Please reproduce the data in its entirety, word for word.
^^^^
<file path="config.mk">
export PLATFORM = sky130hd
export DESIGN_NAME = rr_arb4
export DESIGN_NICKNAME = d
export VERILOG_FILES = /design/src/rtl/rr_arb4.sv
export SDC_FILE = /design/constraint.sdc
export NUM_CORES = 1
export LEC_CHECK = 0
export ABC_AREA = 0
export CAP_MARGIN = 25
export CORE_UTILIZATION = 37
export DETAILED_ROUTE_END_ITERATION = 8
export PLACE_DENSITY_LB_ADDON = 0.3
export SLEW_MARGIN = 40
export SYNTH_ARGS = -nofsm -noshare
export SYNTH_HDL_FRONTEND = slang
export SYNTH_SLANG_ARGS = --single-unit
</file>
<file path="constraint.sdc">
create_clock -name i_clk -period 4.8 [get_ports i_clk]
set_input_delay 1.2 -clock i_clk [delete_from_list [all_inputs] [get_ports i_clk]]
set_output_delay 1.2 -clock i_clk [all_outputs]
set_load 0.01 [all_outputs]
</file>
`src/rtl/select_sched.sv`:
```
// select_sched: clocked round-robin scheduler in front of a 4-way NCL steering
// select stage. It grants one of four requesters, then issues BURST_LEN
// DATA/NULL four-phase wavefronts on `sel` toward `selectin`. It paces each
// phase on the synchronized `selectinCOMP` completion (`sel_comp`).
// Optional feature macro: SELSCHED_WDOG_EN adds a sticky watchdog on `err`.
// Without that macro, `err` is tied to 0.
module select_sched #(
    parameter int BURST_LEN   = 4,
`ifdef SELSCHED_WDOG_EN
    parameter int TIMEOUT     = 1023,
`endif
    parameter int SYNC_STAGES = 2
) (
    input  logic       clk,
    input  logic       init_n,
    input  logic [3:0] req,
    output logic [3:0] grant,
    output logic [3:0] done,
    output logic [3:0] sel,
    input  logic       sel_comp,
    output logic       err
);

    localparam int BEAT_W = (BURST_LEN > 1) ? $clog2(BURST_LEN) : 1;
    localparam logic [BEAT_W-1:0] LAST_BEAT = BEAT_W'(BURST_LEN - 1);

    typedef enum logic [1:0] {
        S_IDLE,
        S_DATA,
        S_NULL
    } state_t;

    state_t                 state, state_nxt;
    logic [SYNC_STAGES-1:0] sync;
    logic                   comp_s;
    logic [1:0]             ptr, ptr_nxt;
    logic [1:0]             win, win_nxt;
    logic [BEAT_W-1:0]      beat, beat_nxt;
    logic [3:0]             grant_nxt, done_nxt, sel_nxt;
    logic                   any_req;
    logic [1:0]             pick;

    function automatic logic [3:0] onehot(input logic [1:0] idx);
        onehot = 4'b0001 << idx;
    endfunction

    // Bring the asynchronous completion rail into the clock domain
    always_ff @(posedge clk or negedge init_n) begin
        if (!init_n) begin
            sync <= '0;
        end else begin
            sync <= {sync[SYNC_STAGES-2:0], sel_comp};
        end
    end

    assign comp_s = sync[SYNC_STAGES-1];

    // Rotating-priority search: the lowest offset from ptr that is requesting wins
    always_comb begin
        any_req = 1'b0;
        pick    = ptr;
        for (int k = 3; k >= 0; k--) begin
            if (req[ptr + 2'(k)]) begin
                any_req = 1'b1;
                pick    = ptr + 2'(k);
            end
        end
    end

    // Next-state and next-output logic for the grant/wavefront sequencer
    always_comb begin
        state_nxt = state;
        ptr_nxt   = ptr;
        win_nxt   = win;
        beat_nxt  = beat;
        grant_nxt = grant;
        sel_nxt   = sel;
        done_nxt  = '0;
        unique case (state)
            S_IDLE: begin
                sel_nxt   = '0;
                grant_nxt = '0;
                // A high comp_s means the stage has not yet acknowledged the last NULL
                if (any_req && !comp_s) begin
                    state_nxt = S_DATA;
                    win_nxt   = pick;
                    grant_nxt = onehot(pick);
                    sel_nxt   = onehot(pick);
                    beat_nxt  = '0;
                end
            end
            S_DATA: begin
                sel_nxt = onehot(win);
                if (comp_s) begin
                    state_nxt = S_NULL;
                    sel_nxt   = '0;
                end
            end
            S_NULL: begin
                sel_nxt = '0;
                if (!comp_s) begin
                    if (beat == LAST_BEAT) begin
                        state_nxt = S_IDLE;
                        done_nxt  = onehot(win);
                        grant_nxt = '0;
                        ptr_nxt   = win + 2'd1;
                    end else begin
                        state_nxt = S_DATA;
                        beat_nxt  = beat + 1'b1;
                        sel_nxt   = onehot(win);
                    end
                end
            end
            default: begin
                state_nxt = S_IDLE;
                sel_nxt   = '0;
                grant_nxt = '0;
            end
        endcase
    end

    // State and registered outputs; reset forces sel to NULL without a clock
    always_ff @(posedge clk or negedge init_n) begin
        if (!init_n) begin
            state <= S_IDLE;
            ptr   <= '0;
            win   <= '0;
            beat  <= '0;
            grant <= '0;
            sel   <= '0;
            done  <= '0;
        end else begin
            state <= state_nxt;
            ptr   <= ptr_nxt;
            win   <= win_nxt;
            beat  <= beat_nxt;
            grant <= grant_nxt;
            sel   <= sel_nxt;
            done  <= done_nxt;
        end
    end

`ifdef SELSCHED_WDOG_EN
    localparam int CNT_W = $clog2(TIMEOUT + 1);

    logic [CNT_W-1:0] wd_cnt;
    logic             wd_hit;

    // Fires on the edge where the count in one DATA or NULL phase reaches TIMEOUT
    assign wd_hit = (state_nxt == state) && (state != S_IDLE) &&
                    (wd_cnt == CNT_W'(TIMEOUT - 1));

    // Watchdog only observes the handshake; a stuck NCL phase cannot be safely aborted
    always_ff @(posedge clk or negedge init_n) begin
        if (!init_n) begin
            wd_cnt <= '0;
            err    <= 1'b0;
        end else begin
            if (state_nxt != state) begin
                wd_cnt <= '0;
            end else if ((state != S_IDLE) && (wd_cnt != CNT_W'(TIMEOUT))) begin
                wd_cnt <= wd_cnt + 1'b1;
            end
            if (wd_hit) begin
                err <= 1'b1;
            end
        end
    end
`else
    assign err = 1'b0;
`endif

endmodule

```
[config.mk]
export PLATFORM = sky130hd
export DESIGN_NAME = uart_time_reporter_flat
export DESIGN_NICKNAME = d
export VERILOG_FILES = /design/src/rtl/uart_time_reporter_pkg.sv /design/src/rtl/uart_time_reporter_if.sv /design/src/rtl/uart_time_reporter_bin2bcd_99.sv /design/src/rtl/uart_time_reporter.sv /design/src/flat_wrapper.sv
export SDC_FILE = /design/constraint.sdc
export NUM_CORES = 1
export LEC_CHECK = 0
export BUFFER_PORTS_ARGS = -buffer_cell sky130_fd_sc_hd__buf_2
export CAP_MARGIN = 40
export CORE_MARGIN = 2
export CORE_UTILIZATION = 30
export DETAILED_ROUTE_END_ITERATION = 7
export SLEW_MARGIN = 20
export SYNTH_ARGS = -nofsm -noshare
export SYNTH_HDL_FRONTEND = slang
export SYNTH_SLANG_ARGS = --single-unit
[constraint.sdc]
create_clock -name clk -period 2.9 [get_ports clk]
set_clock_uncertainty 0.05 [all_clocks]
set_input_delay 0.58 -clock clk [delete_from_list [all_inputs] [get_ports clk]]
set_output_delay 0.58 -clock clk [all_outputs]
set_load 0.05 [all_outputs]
^^^^
[OUTPUT BELOW]
<file path="config.mk">
export PLATFORM = sky130hd
export DESIGN_NAME = rr_arb4
export DESIGN_NICKNAME = d
export VERILOG_FILES = /design/src/rtl/rr_arb4.sv
export SDC_FILE = /design/constraint.sdc
export NUM_CORES = 1
export LEC_CHECK = 0
export ABC_AREA = 0
export CAP_MARGIN = 25
export CORE_UTILIZATION = 37
export DETAILED_ROUTE_END_ITERATION = 8
export PLACE_DENSITY_LB_ADDON = 0.3
export SLEW_MARGIN = 40
export SYNTH_ARGS = -nofsm -noshare
export SYNTH_HDL_FRONTEND = slang
export SYNTH_SLANG_ARGS = --single-unit
</file>
<file path="constraint.sdc">
create_clock -name i_clk -period 4.8 [get_ports i_clk]
set_input_delay 1.2 -clock i_clk [delete_from_list [all_inputs] [get_ports i_clk]]
set_output_delay 1.2 -clock i_clk [all_outputs]
set_load 0.01 [all_outputs]
</file>
`src/rtl/select_sched.sv`:
```
// select_sched: clocked round-robin scheduler in front of a 4-way NCL steering
// select stage. It grants one of four requesters, then issues BURST_LEN
// DATA/NULL four-phase wavefronts on `sel` toward `selectin`. It paces each
// phase on the synchronized `selectinCOMP` completion (`sel_comp`).
// Optional feature macro: SELSCHED_WDOG_EN adds a sticky watchdog on `err`.
// Without that macro, `err` is tied to 0.
module select_sched #(
    parameter int BURST_LEN   = 4,
`ifdef SELSCHED_WDOG_EN
    parameter int TIMEOUT     = 1023,
`endif
    parameter int SYNC_STAGES = 2
) (
    input  logic       clk,
    input  logic       init_n,
    input  logic [3:0] req,
    output logic [3:0] grant,
    output logic [3:0] done,
    output logic [3:0] sel,
    input  logic       sel_comp,
    output logic       err
);

    localparam int BEAT_W = (BURST_LEN > 1) ? $clog2(BURST_LEN) : 1;
    localparam logic [BEAT_W-1:0] LAST_BEAT = BEAT_W'(BURST_LEN - 1);

    typedef enum logic [1:0] {
        S_IDLE,
        S_DATA,
        S_NULL
    } state_t;

    state_t                 state, state_nxt;
    logic [SYNC_STAGES-1:0] sync;
    logic                   comp_s;
    logic [1:0]             ptr, ptr_nxt;
    logic [1:0]             win, win_nxt;
    logic [BEAT_W-1:0]      beat, beat_nxt;
    logic [3:0]             grant_nxt, done_nxt, sel_nxt;
    logic                   any_req;
    logic [1:0]             pick;

    function automatic logic [3:0] onehot(input logic [1:0] idx);
        onehot = 4'b0001 << idx;
    endfunction

    // Bring the asynchronous completion rail into the clock domain
    always_ff @(posedge clk or negedge init_n) begin
        if (!init_n) begin
            sync <= '0;
        end else begin
            sync <= {sync[SYNC_STAGES-2:0], sel_comp};
        end
    end

    assign comp_s = sync[SYNC_STAGES-1];

    // Rotating-priority search: the lowest offset from ptr that is requesting wins
    always_comb begin
        any_req = 1'b0;
        pick    = ptr;
        for (int k = 3; k >= 0; k--) begin
            if (req[ptr + 2'(k)]) begin
                any_req = 1'b1;
                pick    = ptr + 2'(k);
            end
        end
    end

    // Next-state and next-output logic for the grant/wavefront sequencer
    always_comb begin
        state_nxt = state;
        ptr_nxt   = ptr;
        win_nxt   = win;
        beat_nxt  = beat;
        grant_nxt = grant;
        sel_nxt   = sel;
        done_nxt  = '0;
        unique case (state)
            S_IDLE: begin
                sel_nxt   = '0;
                grant_nxt = '0;
                // A high comp_s means the stage has not yet acknowledged the last NULL
                if (any_req && !comp_s) begin
                    state_nxt = S_DATA;
                    win_nxt   = pick;
                    grant_nxt = onehot(pick);
                    sel_nxt   = onehot(pick);
                    beat_nxt  = '0;
                end
            end
            S_DATA: begin
                sel_nxt = onehot(win);
                if (comp_s) begin
                    state_nxt = S_NULL;
                    sel_nxt   = '0;
                end
            end
            S_NULL: begin
                sel_nxt = '0;
                if (!comp_s) begin
                    if (beat == LAST_BEAT) begin
                        state_nxt = S_IDLE;
                        done_nxt  = onehot(win);
                        grant_nxt = '0;
                        ptr_nxt   = win + 2'd1;
                    end else begin
                        state_nxt = S_DATA;
                        beat_nxt  = beat + 1'b1;
                        sel_nxt   = onehot(win);
                    end
                end
            end
            default: begin
                state_nxt = S_IDLE;
                sel_nxt   = '0;
                grant_nxt = '0;
            end
        endcase
    end

    // State and registered outputs; reset forces sel to NULL without a clock
    always_ff @(posedge clk or negedge init_n) begin
        if (!init_n) begin
            state <= S_IDLE;
            ptr   <= '0;
            win   <= '0;
            beat  <= '0;
            grant <= '0;
            sel   <= '0;
            done  <= '0;
        end else begin
            state <= state_nxt;
            ptr   <= ptr_nxt;
            win   <= win_nxt;
            beat  <= beat_nxt;
            grant <= grant_nxt;
            sel   <= sel_nxt;
            done  <= done_nxt;
        end
    end

`ifdef SELSCHED_WDOG_EN
    localparam int CNT_W = $clog2(TIMEOUT + 1);

    logic [CNT_W-1:0] wd_cnt;
    logic             wd_hit;

    // Fires on the edge where the count in one DATA or NULL phase reaches TIMEOUT
    assign wd_hit = (state_nxt == state) && (state != S_IDLE) &&
                    (wd_cnt == CNT_W'(TIMEOUT - 1));

    // Watchdog only observes the handshake; a stuck NCL phase cannot be safely aborted
    always_ff @(posedge clk or negedge init_n) begin
        if (!init_n) begin
            wd_cnt <= '0;
            err    <= 1'b0;
        end else begin
            if (state_nxt != state) begin
                wd_cnt <= '0;
            end else if ((state != S_IDLE) && (wd_cnt != CNT_W'(TIMEOUT))) begin
                wd_cnt <= wd_cnt + 1'b1;
            end
            if (wd_hit) begin
                err <= 1'b1;
            end
        end
    end
`else
    assign err = 1'b0;
`endif

endmodule

```
[config.mk]
export PLATFORM = sky130hd
export DESIGN_NAME = uart_time_reporter_flat
export DESIGN_NICKNAME = d
export VERILOG_FILES = /design/src/rtl/uart_time_reporter_pkg.sv /design/src/rtl/uart_time_reporter_if.sv /design/src/rtl/uart_time_reporter_bin2bcd_99.sv /design/src/rtl/uart_time_reporter.sv /design/src/flat_wrapper.sv
export SDC_FILE = /design/constraint.sdc
export NUM_CORES = 1
export LEC_CHECK = 0
export BUFFER_PORTS_ARGS = -buffer_cell sky130_fd_sc_hd__buf_2
export CAP_MARGIN = 40
export CORE_MARGIN = 2
export CORE_UTILIZATION = 30
export DETAILED_ROUTE_END_ITERATION = 7
export SLEW_MARGIN = 20
export SYNTH_ARGS = -nofsm -noshare
export SYNTH_HDL_FRONTEND = slang
export SYNTH_SLANG_ARGS = --single-unit
[constraint.sdc]
create_clock -name clk -period 2.9 [get_ports clk]
set_clock_uncertainty 0.05 [all_clocks]
set_input_delay 0.58 -clock clk [delete_from_list [all_inputs] [get_ports clk]]
set_output_delay 0.58 -clock clk [all_outputs]
set_load 0.05 [all_outputs]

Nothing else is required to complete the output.